= Beginning of Section =

## src/rx_frontend_pkg.sv

```systemverilog
// RX frontend shared definitions
package rx_frontend_pkg;

  // Channel count and datapath widths
  localparam int NUM_CHAN = 2;
  localparam int ADC_W    = 16;
  localparam int DSP_W    = 24;
  localparam int CORR_W   = 18;

  // Register indices sit in the low address nibble
  // The high nibble of the address selects the channel
  localparam logic [3:0] SR_MAG      = 4'd0;
  localparam logic [3:0] SR_PHASE    = 4'd1;
  localparam logic [3:0] SR_OFFSET_I = 4'd2;
  localparam logic [3:0] SR_OFFSET_Q = 4'd3;
  localparam logic [3:0] SR_IQ_MAP   = 4'd4;
  localparam logic [3:0] SR_HET_DIR  = 4'd5;

  // Strobe-in to strobe-out latency of the whole frontend
  localparam int PIPE_LAT = 7;

  // Layout of the I/Q mapping register
  typedef struct packed {
    logic       bypass_all;
    logic [1:0] reserved;
    logic       downconvert;
    logic       invert_i;
    logic       invert_q;
    logic       realmode;
    logic       swap_iq;
  } iq_map_t;

  // Coefficient view of a settings word, upper bits are don't care
  typedef struct packed {
    logic [31-CORR_W:0]       unused;
    logic signed [CORR_W-1:0] value;
  } coef_word_t;

  // Mapping view of a settings word
  typedef struct packed {
    logic [23:0] unused;
    iq_map_t     map;
  } map_word_t;

  typedef union packed {
    coef_word_t coef;
    map_word_t  mapping;
  } set_word_u;

  // Clamp a value with two guard bits to the signed internal range
  function automatic logic [DSP_W-1:0] sat_dsp(input logic signed [DSP_W+1:0] x);
    if (x[DSP_W+1:DSP_W-1] == 3'b000 || x[DSP_W+1:DSP_W-1] == 3'b111) begin
      return x[DSP_W-1:0];
    end else if (x[DSP_W+1]) begin
      return {1'b1, {(DSP_W-1){1'b0}}};
    end
    return {1'b0, {(DSP_W-1){1'b1}}};
  endfunction

endpackage
```

## src/rx_sample_collector.sv

```systemverilog
// Multi-channel sample collector
`timescale 1ns/1ps
module rx_sample_collector (
  input  logic                                                          clk,
  input  logic                                                          reset,
  input  logic                                                          ch_stb_i,
  input  logic [rx_frontend_pkg::NUM_CHAN*rx_frontend_pkg::ADC_W-1:0]   ch_i_i,
  input  logic [rx_frontend_pkg::NUM_CHAN*rx_frontend_pkg::ADC_W-1:0]   ch_q_i,
  output logic                                                          rx_stb_o,
  output logic [rx_frontend_pkg::NUM_CHAN*rx_frontend_pkg::ADC_W-1:0]   rx_i_o,
  output logic [rx_frontend_pkg::NUM_CHAN*rx_frontend_pkg::ADC_W-1:0]   rx_q_o,
  output logic [31:0]                                                   rx_count_o
);

  // Count moves on the same edge that presents the sample set
  always_ff @(posedge clk) begin
    if (reset) begin
      rx_stb_o   <= 1'b0;
      rx_count_o <= '0;
    end else begin
      rx_stb_o <= ch_stb_i;
      if (ch_stb_i) begin
        rx_count_o <= rx_count_o + 32'd1;
      end
    end
  end

  // Outputs hold the last delivered set between strobes
  always_ff @(posedge clk) begin
    if (ch_stb_i) begin
      rx_i_o <= ch_i_i;
      rx_q_o <= ch_q_i;
    end
  end

endmodule

```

= End of Section =

With nothing left out, print the data above exactly.

* Your response
## src/rx_frontend_pkg.sv

```systemverilog
// RX frontend shared definitions
package rx_frontend_pkg;

  // Channel count and datapath widths
  localparam int NUM_CHAN = 2;
  localparam int ADC_W    = 16;
  localparam int DSP_W    = 24;
  localparam int CORR_W   = 18;

  // Register indices sit in the low address nibble
  // The high nibble of the address selects the channel
  localparam logic [3:0] SR_MAG      = 4'd0;
  localparam logic [3:0] SR_PHASE    = 4'd1;
  localparam logic [3:0] SR_OFFSET_I = 4'd2;
  localparam logic [3:0] SR_OFFSET_Q = 4'd3;
  localparam logic [3:0] SR_IQ_MAP   = 4'd4;
  localparam logic [3:0] SR_HET_DIR  = 4'd5;

  // Strobe-in to strobe-out latency of the whole frontend
  localparam int PIPE_LAT = 7;

  // Layout of the I/Q mapping register
  typedef struct packed {
    logic       bypass_all;
    logic [1:0] reserved;
    logic       downconvert;
    logic       invert_i;
    logic       invert_q;
    logic       realmode;
    logic       swap_iq;
  } iq_map_t;

  // Coefficient view of a settings word, upper bits are don't care
  typedef struct packed {
    logic [31-CORR_W:0]       unused;
    logic signed [CORR_W-1:0] value;
  } coef_word_t;

  // Mapping view of a settings word
  typedef struct packed {
    logic [23:0] unused;
    iq_map_t     map;
  } map_word_t;

  typedef union packed {
    coef_word_t coef;
    map_word_t  mapping;
  } set_word_u;

  // Clamp a value with two guard bits to the signed internal range
  function automatic logic [DSP_W-1:0] sat_dsp(input logic signed [DSP_W+1:0] x);
    if (x[DSP_W+1:DSP_W-1] == 3'b000 || x[DSP_W+1:DSP_W-1] == 3'b111) begin
      return x[DSP_W-1:0];
    end else if (x[DSP_W+1]) begin
      return {1'b1, {(DSP_W-1){1'b0}}};
    end
    return {1'b0, {(DSP_W-1){1'b1}}};
  endfunction

endpackage
```

## src/rx_sample_collector.sv

```systemverilog
// Multi-channel sample collector
`timescale 1ns/1ps
module rx_sample_collector (
  input  logic                                                          clk,
  input  logic                                                          reset,
  input  logic                                                          ch_stb_i,
  input  logic [rx_frontend_pkg::NUM_CHAN*rx_frontend_pkg::ADC_W-1:0]   ch_i_i,
  input  logic [rx_frontend_pkg::NUM_CHAN*rx_frontend_pkg::ADC_W-1:0]   ch_q_i,
  output logic                                                          rx_stb_o,
  output logic [rx_frontend_pkg::NUM_CHAN*rx_frontend_pkg::ADC_W-1:0]   rx_i_o,
  output logic [rx_frontend_pkg::NUM_CHAN*rx_frontend_pkg::ADC_W-1:0]   rx_q_o,
  output logic [31:0]                                                   rx_count_o
);

  // Count moves on the same edge that presents the sample set
  always_ff @(posedge clk) begin
    if (reset) begin
      rx_stb_o   <= 1'b0;
      rx_count_o <= '0;
    end else begin
      rx_stb_o <= ch_stb_i;
      if (ch_stb_i) begin
        rx_count_o <= rx_count_o + 32'd1;
      end
    end
  end

  // Outputs hold the last delivered set between strobes
  always_ff @(posedge clk) begin
    if (ch_stb_i) begin
      rx_i_o <= ch_i_i;
      rx_q_o <= ch_q_i;
    end
  end

endmodule

```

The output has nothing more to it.